Travis Lau (English)
Transfusing Public Health: Dracula and the Case of Vampirism
Using two key contemporaneous events with Dracula’s publication, the redefinition of immunity as self-defense by Élie Metchnikoff in 1881 and the invention of the rabies vaccine by Louis Pasteur and Émile Roux in 1885, this paper reads Dracula in terms of its immunological anxieties. Modulating earlier readings of Dracula as exemplary of the deeply ideological “Imperial Gothic,” a genre which constructs a fantasy of national health by ‘othering’ certain bodies through scientific and religious theories of criminality, sexuality, race, and fitness, I draw on Ed Cohen’s A Body Worth Defending to consider how Dracula conceives a social body “worth defending.” Stoker draws the eighteenth-century gothic tradition and mid-nineteenth-century sensation fiction to rewrite the drama of susceptibility in explicitly biological terms. Dracula’s supernatural ‘health’ is communicated through bodies both in miasmatic and bacteriological forms. I focus on Book X's immunological scene, where blood transfusion is used to treat Lucy’s vampirism. Not only medical treatment but a prophylactic measure, the members of the “crew of light” repeatedly transfuse their blood into Lucy to keep her vampirism at bay. Through transfusion, these men become united by what they each believe to be the curative and immunological properties of their sacrificed blood. Notably, Jack Seward is American and Van Helsing is Dutch, but their blood remains compatible with the white immunological community of the "crew of light," unlike the infectious Eastern blood of Dracula. What emerges is not only an English body, but a Western, white body “worth defending.” The crisis that befalls the "crew of light" is the preservation of not just the health of both Mina and Lucy but also that of the crew’s social body. The relentless pursuit of Dracula echoes Cohen’s image of the biopolitical body: one that affirms its boundaries by designating a microbial agent against which it must fight to the death. As opposed to a 'curative' conclusion (i.e. the removal of the vampiric condition), the novel can only conclude with the violent extermination of the invasive threat. Dracula remains ultimately ambiguous about the lingering presence of vampiric contagion in the blood now circulating amongst all the members of the “crew of light,” as well as in Jonathan and Mina’s child.

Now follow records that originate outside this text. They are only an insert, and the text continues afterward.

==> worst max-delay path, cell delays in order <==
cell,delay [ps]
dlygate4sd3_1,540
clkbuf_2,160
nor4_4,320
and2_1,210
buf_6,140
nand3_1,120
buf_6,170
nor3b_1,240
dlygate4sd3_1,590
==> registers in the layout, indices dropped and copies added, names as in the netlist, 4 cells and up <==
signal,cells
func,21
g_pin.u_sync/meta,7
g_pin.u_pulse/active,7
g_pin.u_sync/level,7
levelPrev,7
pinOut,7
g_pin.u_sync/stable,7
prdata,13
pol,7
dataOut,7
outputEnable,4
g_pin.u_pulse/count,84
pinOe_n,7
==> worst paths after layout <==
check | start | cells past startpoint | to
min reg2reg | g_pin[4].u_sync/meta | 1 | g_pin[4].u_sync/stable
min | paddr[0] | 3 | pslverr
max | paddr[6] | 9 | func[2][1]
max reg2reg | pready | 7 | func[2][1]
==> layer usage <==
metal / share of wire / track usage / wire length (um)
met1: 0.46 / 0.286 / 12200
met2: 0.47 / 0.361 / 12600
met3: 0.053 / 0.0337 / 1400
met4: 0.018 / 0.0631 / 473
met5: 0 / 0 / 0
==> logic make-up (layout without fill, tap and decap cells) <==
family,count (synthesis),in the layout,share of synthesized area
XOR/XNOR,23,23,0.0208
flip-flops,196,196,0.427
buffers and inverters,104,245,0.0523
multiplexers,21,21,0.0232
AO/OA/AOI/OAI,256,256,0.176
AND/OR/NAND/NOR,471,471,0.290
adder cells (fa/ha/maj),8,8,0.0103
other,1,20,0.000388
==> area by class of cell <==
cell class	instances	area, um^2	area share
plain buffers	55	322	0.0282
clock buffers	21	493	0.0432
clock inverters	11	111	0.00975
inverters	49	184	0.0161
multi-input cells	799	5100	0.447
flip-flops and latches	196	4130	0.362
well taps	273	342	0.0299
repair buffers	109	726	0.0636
### src/epci_consts.vh
`ifndef EPCI_CONSTS_VH
`define EPCI_CONSTS_VH
// register word indexes; the byte address is four times the index
`define EPCI_ADDR_FLAG 8'h3C
`define EPCI_ADDR_MASK0 8'h6B
`define EPCI_ADDR_MASK1 8'h6C
`define EPCI_ADDR_MASK3 8'h73
`define EPCI_ADDR_MASK2 8'h74
`define EPCI_ADDR_SENSE 8'h78
`define EPCI_ADDR_ENABLE 8'h7C
`define EPCI_ADDR_STATUS 8'h80
// index field of a byte address
`define EPCI_IDX_MSB 9
`define EPCI_IDX_LSB 2
// field positions in the enable and flag words
`define EPCI_BIT_EXT 0
`define EPCI_BIT_G0 4
`define EPCI_BIT_G1 5
`define EPCI_BIT_G2 6
`define EPCI_BIT_G3 7
// sense select encodings
`define EPCI_SENSE_LOW 2'h0
`define EPCI_SENSE_ANY 2'h1
`define EPCI_SENSE_FALL 2'h2
`define EPCI_SENSE_RISE 2'h3
// register reset values and write masks
`define EPCI_RESET_BYTE 8'h00
`define EPCI_FLAG_WMASK 8'hF1
`define EPCI_MASK3_WMASK 8'h7F
`define EPCI_SMALL_FLAG_MASK 8'h31
// axi responses
`define EPCI_RESP_OKAY 2'h0
`define EPCI_RESP_SLVERR 2'h2
`endif

### src/epci_pin_sync.v
`timescale 1ns/1ns
`default_nettype none
// two-flop synchroniser plus one history stage for edge detection
module epci_pin_sync #(
    parameter WIDTH = 32
) (
    input wire sys_clk,
    input wire rst_b,
    input wire [WIDTH-1:0] pin_in,
    output wire [WIDTH-1:0] pin_now,
    output wire [WIDTH-1:0] pin_prev
);
    reg [WIDTH-1:0] meta_reg;
    reg [WIDTH-1:0] sync_reg;
    reg [WIDTH-1:0] hist_reg;

    // first stage feeds only the second
    always @(posedge sys_clk or negedge rst_b) begin
        if (!rst_b) begin
            meta_reg <= {WIDTH{1'b1}};
            sync_reg <= {WIDTH{1'b1}};
            hist_reg <= {WIDTH{1'b1}};
        end else begin
            meta_reg <= pin_in;
            sync_reg <= meta_reg;
            hist_reg <= sync_reg;
        end
    end

    assign pin_now = sync_reg;
    assign pin_prev = hist_reg;
endmodule // epci_pin_sync
`default_nettype wire

### src/epci_irq_ctrl.v
`timescale 1ns/1ns
`default_nettype none
`include "epci_consts.vh"
module epci_irq_ctrl #(
    parameter LARGE_VARIANT = 1
) (
    input wire sys_clk,
    input wire rst_b,
    input wire [9:0] s_axi_awaddr,
    input wire s_axi_awvalid,
    output wire s_axi_awready,
    input wire [31:0] s_axi_wdata,
    input wire [3:0] s_axi_wstrb,
    input wire s_axi_wvalid,
    output wire s_axi_wready,
    output reg [1:0] s_axi_bresp,
    output reg s_axi_bvalid,
    input wire s_axi_bready,
    input wire [9:0] s_axi_araddr,
    input wire s_axi_arvalid,
    output wire s_axi_arready,
    output reg [31:0] s_axi_rdata,
    output reg [1:0] s_axi_rresp,
    output reg s_axi_rvalid,
    input wire s_axi_rready,
    input wire ext_irq_pin,
    input wire [30:0] pc_pins,
    input wire cpu_global_enable,
    input wire [4:0] irq_ack,
    output wire [4:0] irq_req,
    output wire ext_level_wake,
    output wire pc_wake
);
    reg [7:0] sense_reg;
    reg [7:0] enable_reg;
    reg [7:0] flag_reg;
    reg [7:0] flag_next;
    reg [7:0] mask0_reg;
    reg [7:0] mask1_reg;
    reg [7:0] mask2_reg;
    reg [7:0] mask3_reg;
    reg [7:0] aw_addr_reg;
    reg aw_full_reg;
    reg [31:0] w_data_reg;
    reg [3:0] w_strb_reg;
    reg w_full_reg;
    wire [31:0] pin_all;
    wire [31:0] pin_now;
    wire [31:0] pin_prev;
    wire [31:0] pin_mask;
    wire [31:0] pin_change;
    wire [3:0] grp_change;
    wire ext_now;
    wire ext_prev;
    reg ext_trig;
    wire [1:0] sense_sel;
    wire do_write;
    wire wr_byte0;
    wire [7:0] wr_val;
    wire [7:0] flag_read;
    wire [7:0] flag_avail;
    wire [7:0] wclr;
    wire [7:0] hclr;
    wire [7:0] set_vec;
    reg [7:0] rd_byte;
    reg rd_hit;
    reg wr_hit;
    wire [31:0] grp_en;
    wire [7:0] ar_idx;
    wire wr_flag;
    wire wr_mask0;
    wire wr_mask1;
    wire wr_mask2;
    wire wr_mask3;
    wire wr_sense;
    wire wr_enable;

    // trigger select sits in the low two bits of the sense word
    assign sense_sel = sense_reg[1:0];

    // external pin and all pin-change inputs share one sampler
    assign pin_all = {ext_irq_pin, pc_pins};
    epci_pin_sync #(
        .WIDTH(32)
    ) u_sync (
        .sys_clk(sys_clk),
        .rst_b(rst_b),
        .pin_in(pin_all),
        .pin_now(pin_now),
        .pin_prev(pin_prev)
    );
    // pad input is read regardless of pin direction
    assign ext_now = pin_now[31];
    assign ext_prev = pin_prev[31];

    // per-pin mask vector; missing masks on small variant
    assign pin_mask = {1'b0, mask3_reg[6:0],
        (LARGE_VARIANT != 0) ? mask2_reg : 8'h00, mask1_reg, mask0_reg};
    // group enables spread over the eight pins of each group
    assign grp_en = {{8{enable_reg[`EPCI_BIT_G3]}},
        {8{enable_reg[`EPCI_BIT_G2]}},
        {8{enable_reg[`EPCI_BIT_G1]}},
        {8{enable_reg[`EPCI_BIT_G0]}}};
    // toggle counts only on a masked pin of an enabled group
    assign pin_change = (pin_now ^ pin_prev) & pin_mask & grp_en;
    genvar g;
    generate
        for (g = 0; g < 4; g = g + 1) begin : g_grp
            // any masked pin of the group toggles
            assign grp_change[g] = |pin_change[g*8+7:g*8];
        end
    endgenerate

    // sense decode for the clocked external trigger
    always @* begin
        case (sense_sel)
            `EPCI_SENSE_ANY: ext_trig = ext_now ^ ext_prev;
            `EPCI_SENSE_FALL: ext_trig = ext_prev & ~ext_now;
            `EPCI_SENSE_RISE: ext_trig = ~ext_prev & ext_now;
            default: ext_trig = 1'b0;
        endcase
    end

    // unclocked wake paths from raw pins
    assign ext_level_wake = (sense_sel == `EPCI_SENSE_LOW) &
        enable_reg[`EPCI_BIT_EXT] & ~ext_irq_pin;
    assign pc_wake = |((pin_all ^ pin_now) & pin_mask & grp_en);

    // bits that exist on this variant
    assign flag_avail = (LARGE_VARIANT != 0) ? `EPCI_FLAG_WMASK :
        `EPCI_SMALL_FLAG_MASK;

    // flag sets and clears
    assign set_vec = {grp_change[3], grp_change[2], grp_change[1],
        grp_change[0], 3'b000, ext_trig} & flag_avail;
    assign do_write = aw_full_reg & w_full_reg & ~s_axi_bvalid;
    assign wr_byte0 = do_write & w_strb_reg[0];
    assign wr_val = w_data_reg[7:0];
    // one write strobe per register, lane 0 carries the byte
    assign wr_flag = wr_byte0 && aw_addr_reg == `EPCI_ADDR_FLAG;
    assign wr_mask0 = wr_byte0 && aw_addr_reg == `EPCI_ADDR_MASK0;
    assign wr_mask1 = wr_byte0 && aw_addr_reg == `EPCI_ADDR_MASK1;
    assign wr_mask2 = wr_byte0 && aw_addr_reg == `EPCI_ADDR_MASK2 &&
        LARGE_VARIANT != 0;
    assign wr_mask3 = wr_byte0 && aw_addr_reg == `EPCI_ADDR_MASK3 &&
        LARGE_VARIANT != 0;
    assign wr_sense = wr_byte0 && aw_addr_reg == `EPCI_ADDR_SENSE;
    assign wr_enable = wr_byte0 && aw_addr_reg == `EPCI_ADDR_ENABLE;
    assign wclr = wr_flag ? wr_val : `EPCI_RESET_BYTE;
    assign hclr = {irq_ack[4:1], 3'b000, irq_ack[0]};
    // set beats clear; write-one and handler entry clear
    always @* begin
        flag_next = ((flag_reg & ~wclr & ~hclr) | set_vec) & flag_avail;
        // level mode keeps the external flag clear
        if (sense_sel == `EPCI_SENSE_LOW) begin
            flag_next[`EPCI_BIT_EXT] = 1'b0;
        end
    end
    // flag word as software sees it; level mode hides the external flag
    assign flag_read = flag_reg &
        ~{7'h00, sense_sel == `EPCI_SENSE_LOW};

    // requests: flag or live low level, gated by own and global enable
    assign irq_req[0] = cpu_global_enable & enable_reg[`EPCI_BIT_EXT] &
        ((sense_sel == `EPCI_SENSE_LOW) ? ~ext_now :
        flag_reg[`EPCI_BIT_EXT]);
    assign irq_req[4:1] = {4{cpu_global_enable}} & enable_reg[7:4] &
        flag_reg[7:4];

    // write channel capture, address and data in either order
    assign s_axi_awready = ~aw_full_reg;
    assign s_axi_wready = ~w_full_reg;
    always @(posedge sys_clk or negedge rst_b) begin
        if (!rst_b) begin
            aw_full_reg <= 1'b0;
            w_full_reg <= 1'b0;
            aw_addr_reg <= 8'h00;
            w_data_reg <= 32'h00000000;
            w_strb_reg <= 4'h0;
            s_axi_bvalid <= 1'b0;
            s_axi_bresp <= `EPCI_RESP_OKAY;
        end else begin
            if (s_axi_awvalid && !aw_full_reg) begin
                aw_full_reg <= 1'b1;
                aw_addr_reg <= s_axi_awaddr[`EPCI_IDX_MSB:`EPCI_IDX_LSB];
            end
            if (s_axi_wvalid && !w_full_reg) begin
                w_full_reg <= 1'b1;
                w_data_reg <= s_axi_wdata;
                w_strb_reg <= s_axi_wstrb;
            end
            if (do_write) begin
                aw_full_reg <= 1'b0;
                w_full_reg <= 1'b0;
                s_axi_bvalid <= 1'b1;
                s_axi_bresp <= wr_hit ? `EPCI_RESP_OKAY : `EPCI_RESP_SLVERR;
            end else if (s_axi_bvalid && s_axi_bready) begin
                s_axi_bvalid <= 1'b0;
            end
        end
    end

    // write index decode; each register owns one aligned word
    always @* begin
        case (aw_addr_reg)
            `EPCI_ADDR_FLAG, `EPCI_ADDR_MASK0, `EPCI_ADDR_MASK1,
            `EPCI_ADDR_MASK3, `EPCI_ADDR_MASK2, `EPCI_ADDR_SENSE,
            `EPCI_ADDR_ENABLE: wr_hit = 1'b1;
            default: wr_hit = 1'b0;
        endcase
    end

    // flag word; a set beats a same-cycle clear
    always @(posedge sys_clk or negedge rst_b) begin
        if (!rst_b) begin
            flag_reg <= `EPCI_RESET_BYTE;
        end else begin
            flag_reg <= flag_next;
        end
    end

    // control registers; reserved enables kept zero on small variant
    always @(posedge sys_clk or negedge rst_b) begin
        if (!rst_b) begin
            sense_reg <= `EPCI_RESET_BYTE;
            enable_reg <= `EPCI_RESET_BYTE;
            mask0_reg <= `EPCI_RESET_BYTE;
            mask1_reg <= `EPCI_RESET_BYTE;
            mask2_reg <= `EPCI_RESET_BYTE;
            mask3_reg <= `EPCI_RESET_BYTE;
        end else begin
            if (wr_sense) begin
                sense_reg <= {6'h00, wr_val[1:0]};
            end
            if (wr_enable) begin
                enable_reg <= wr_val & flag_avail;
            end
            if (wr_mask0) begin
                mask0_reg <= wr_val;
            end
            if (wr_mask1) begin
                mask1_reg <= wr_val;
            end
            if (wr_mask2) begin
                mask2_reg <= wr_val;
            end
            if (wr_mask3) begin
                mask3_reg <= wr_val & `EPCI_MASK3_WMASK;
            end
        end
    end

    // read decode by word index, byte returned in lane 0
    assign ar_idx = s_axi_araddr[`EPCI_IDX_MSB:`EPCI_IDX_LSB];
    always @* begin
        rd_hit = 1'b1;
        rd_byte = 8'h00;
        case (ar_idx)
            `EPCI_ADDR_FLAG: rd_byte = flag_read;
            `EPCI_ADDR_MASK0: rd_byte = mask0_reg;
            `EPCI_ADDR_MASK1: rd_byte = mask1_reg;
            `EPCI_ADDR_MASK3: rd_byte = mask3_reg;
            `EPCI_ADDR_MASK2: rd_byte = mask2_reg;
            `EPCI_ADDR_SENSE: rd_byte = sense_reg;
            `EPCI_ADDR_ENABLE: rd_byte = enable_reg;
            `EPCI_ADDR_STATUS: rd_byte = {7'h00, ext_now};
            default: rd_hit = 1'b0;
        endcase
    end

    // read channel: one-cycle answer, held until rready
    assign s_axi_arready = ~s_axi_rvalid;
    always @(posedge sys_clk or negedge rst_b) begin
        if (!rst_b) begin
            s_axi_rvalid <= 1'b0;
            s_axi_rdata <= 32'h00000000;
            s_axi_rresp <= `EPCI_RESP_OKAY;
        end else if (s_axi_arvalid && !s_axi_rvalid) begin
            s_axi_rvalid <= 1'b1;
            s_axi_rresp <= rd_hit ? `EPCI_RESP_OKAY : `EPCI_RESP_SLVERR;
            s_axi_rdata <= {24'h000000, rd_byte};
        end else if (s_axi_rready) begin
            s_axi_rvalid <= 1'b0;
        end
    end
endmodule // epci_irq_ctrl
`default_nettype wire

### config.mk
export PLATFORM = sky130hd
export DESIGN_NAME = epci_irq_ctrl
export DESIGN_NICKNAME = d
export VERILOG_FILES = /design/src/epci_pin_sync.v /design/src/epci_irq_ctrl.v
export VERILOG_INCLUDE_DIRS = /design/src
export SDC_FILE = /design/constraint.sdc
export NUM_CORES = 1
export LEC_CHECK = 0
export ABC_AREA = 1
export CORE_UTILIZATION = 57
export CTS_CLUSTER_DIAMETER = 80
export DETAILED_ROUTE_END_ITERATION = 12
export DONT_BUFFER_PORTS = 1
export GPL_ROUTABILITY_DRIVEN = 0
export HOLD_SLACK_MARGIN = 0.03
export PLACE_DENSITY_LB_ADDON = 0.1
export SYNTH_ARGS = -nofsm -noshare
export SYNTH_HDL_FRONTEND = slang
export SYNTH_SLANG_ARGS = --single-unit
### constraint.sdc
create_clock -name sys_clk -period 1.2 [get_ports sys_clk]
set_input_delay 0.24 -clock sys_clk [delete_from_list [all_inputs] [get_ports sys_clk]]
set_output_delay 0.24 -clock sys_clk [all_outputs]
set_load 0.005 [all_outputs]
==> results.tsv <==
metric	value	unit
area.growth.synth_to_final	41.1	%
yosysSeqAreaShare	56.3	%
hp-class	input port to async pin	
netlist_instances	871	
hpwl	13400	microns
numCtsBuffers	17	
nets	1176	
drv_cap	0	
cts_hold_buf	56	
clk_pin_slew	0.07	ns
yosys_register_bits	170	
grt_max_degree	171	
grt_pass1_vias	6832	
drive_gt1_share	41.4	%
initial_core_util	58.6	%
fp.dieH	119	microns
antenna_cells	0	
synthFlopType	dfstp_2	
grt_pass1_wl	34400	microns
drc	0	
clock-root-buffer	clkbuf_16	
viasPerCell	5.41	
syn_avg_cell_area	8.91	sq um
rsz0062_at_grt	true	
status	finished, violations left	
portBuffers	0	
antenna_found_initial	0	
timing.slew.headroom	65.1	%
fmax	0.532	GHz
ant_nets	0	
synth_edf_count	0	
placed_area	0.00876	sq mm
slew_violations	0	
io_pins	149	
seqCellArea	0.00438	sq mm
grtUsageTotal	32.2	%
die_w	119	microns
powerDensity	1650	mW/mm^2
vias	6828	
critPathArrivalTime	1.64	ns
num_rows	42	
design.core.area	0.0132	sq mm
end_kind	output pin	
dr.first_iter.drc_count	568	
yosys.cell_types.count	34	
path_max_fanout	3	
violations	negative hold slack, negative setup slack	
netlist_area	0.00776	sq mm
synthArstFlopShare	100	%
yosys_warnings	0	
clock_latency	0.43	ns
synth_top_cells_by_area	dfstp_2 32%, dfrtp_1 24%, nand2_1 11%	
die-area	0.0141	sq mm
routedWlPerCell	17.9	microns
cpMostUsedCell	nand2_2	
skew	0.00838	ns
crit_chain	nand2_1 -> nand4_1 -> nand2_2 -> nor2_2 -> nand2_2 -> nor2_4 -> nand2_2	
gr-total-overflow	0	
setup_viol	64	
fin_area	0.0110	sq mm
multiInputGateArea	0.00346	sq mm
dr.pass1.iters	5	
cts_max_level	4	
hold_violations	170	
yosysTopAreaCell	dfstp_2	
p_leak	5.27	nW
cts_tree	built	
synth.top_cell.area_share	32.5	%
fillers	734	
timing.hold.ws	-0.501	ns
setup_slack	-0.679	ns
required	0.96	ns
critical-path-max-stage-delay	0.55	ns
fin_crit_sh	157	%
cts.sinks	170	
setup_tns	-14.67	ns
irDropWorstVdd	0.00174	V
crit_slowest_cell	dfstp_2	
worstMarginPinSlew	0.523	ns
crit_type	flop to output pin	
cts_buffer_depth	2	
routed_wl	22600	microns
startpoint_type	flop	
min_period	1.88	ns
kinds of logic after synthesis:
| group | count (synthesis) | synth area share, % |
|---|---|---|
| buffers and inverters | 149 | 9.12 |
| other | 1 | 0.0483 |
| adders and majority gates | 2 | 0.322 |
| AOI/OAI and AO/OA | 106 | 7.70 |
| DFF | 170 | 56.3 |
| muxes | 4 | 0.580 |
| xor gates and xnor gates | 1 | 0.113 |
| and+or+nand+nor | 438 | 25.8 |
metal layers:
| layer | wire length (microns) | GRT usage (%) |
|---|---|---|
| met5 | 0 | 0 |
| met4 | 764 | 13.9 |
| met3 | 1450 | 7.14 |
| met2 | 11600 | 53.5 |
| met1 | 8780 | 40.6 |
critical path: cells and delay by family, from the launching register on:
kind | cells | cell delay [ns]
flops | 1 | 0.55
simple gates | 7 | 0.65
power breakdown:
part | switching [mW] | leakage, nW | internal [mW]
Clock | 2.22 | 0.293 | 3.18
Combinational | 2.85 | 3.00 | 2.34
Sequential | 0.825 | 1.97 | 6.64
Yosys cell counts (18+ instances only):
cell       n
a21oi_1   30
buf_4     29
dfrtp_1   74
dfstp_2   96
inv_1    106
nand2_1  221
nand3_1   70
nand4_1   22
nor2_1    80
o21ai_0   53
o21ai_2   18
or2_2     19
layout by cell type (no fill, tap or decap), drive strengths merged, types with 4 or more instances in the layout:
cell         netlist  final
dfstp             96     96
nor2              88     89
clkinv             0      5
conb               1     26
o21ai             76     76
or2               19     19
buf               36    141
a21oi             30     30
nor3               6      6
nand3             72     72
clkbuf             5     27
dlygate4sd3        0     56
nand2            228    229
dfrtp             74     74
nand4             24     24
mux2               4      4
inv              108    108
metrics by stage:
stage | power (mW) | hold WS [ns] | utilization (%) | cells | worst slack, ns
after floorplan | 9.08 | -0.0556 | - | 896 | -0.112
after global placement | 10.5 | -0.0499 | 66.2 | 1145 | -0.304
after detailed placement | 10.7 | -0.0491 | 66.2 | 1145 | -0.345
after CTS | 17.1 | -0.506 | 80.1 | 1256 | -0.681
after global routing | 18.7 | -0.506 | 82.7 | 1262 | -0.740
final | 18.1 | -0.501 | 82.7 | 1262 | -0.679
path summary, 6_finish.rpt:
path                                           from             endpoint  slack, ns  cells after the start
worst max-delay path              u_sync.pin_now[3]              pc_wake      -0.68                      7
worst min-delay path                          rst_b         mask0_reg[3]      -0.50                      0
worst max register to register         s_axi_bvalid         mask0_reg[7]      -0.34                      9
worst min register to register  u_sync.meta_reg[24]   u_sync.pin_now[24]       0.35                      0
max in group asynchronous                     rst_b  u_sync.pin_prev[28]       1.36                      0
min in group sys_clk                  s_axi_awvalid       aw_addr_reg[6]       0.06                      2
area by class of cell:
class | count | share of cell area, %
well taps | 176 | 2.01
flip-flops and latches | 170 | 40.0
repair buffers | 197 | 17.2
clock buffers | 27 | 5.08
clock inverters | 5 | 0.263
inverters | 108 | 3.79
multi-input cells | 579 | 31.6
repair_timing:
action	4_1_cts	5_1_grt
pin swaps	54	49
hold endpoints to repair	226	170
resized for setup	151	85
setup endpoints to repair	57	69
gates cloned	5	0
setup buffers	19	10
No activity file was read; power rests on OpenSTA's default activity.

Gina Elia (East Asian Languages and Civilizations)
Mothers and Daughters: Intersections of Gender, Religion, and Modernity in Su Xuelin's Novel Thorny Heart
Chinese author and intellectual Su Xuelin’s novel Thorny Heart (棘心) (1929), centers on a non-religious, liberal female protagonist named Xingqiu. Though she believes in the ongoing project of Chinese intellectuals to modernize their nation ("The May 4th Movement"), she nevertheless converts to Catholicism and agrees to an arranged marriage she knows will not make her happy out of respect and love for her mother. I argue that Xingqiu is able to conceptualize Catholicism as compatible with modernity by reconfiguring her definition of freedom. Once she has justified her dual identity as both a Catholic and a modern woman, she is then able to use tools from within Catholicism to address two problems she encounters in the secular May 4th conception of modernity, namely its emphasis on self-centered action over selfless action and its negligence to provide a space for women to form close relationships with one another, particularly mothers and daughters. This paper showcases the need for contemporary academics to broaden their conceptions of "May 4th Modernity" by demonstrating that multiple conceptions of modernity existed simultaneously with the secular, European Enlightenment-based notion of modernity which is usually thought to define this period.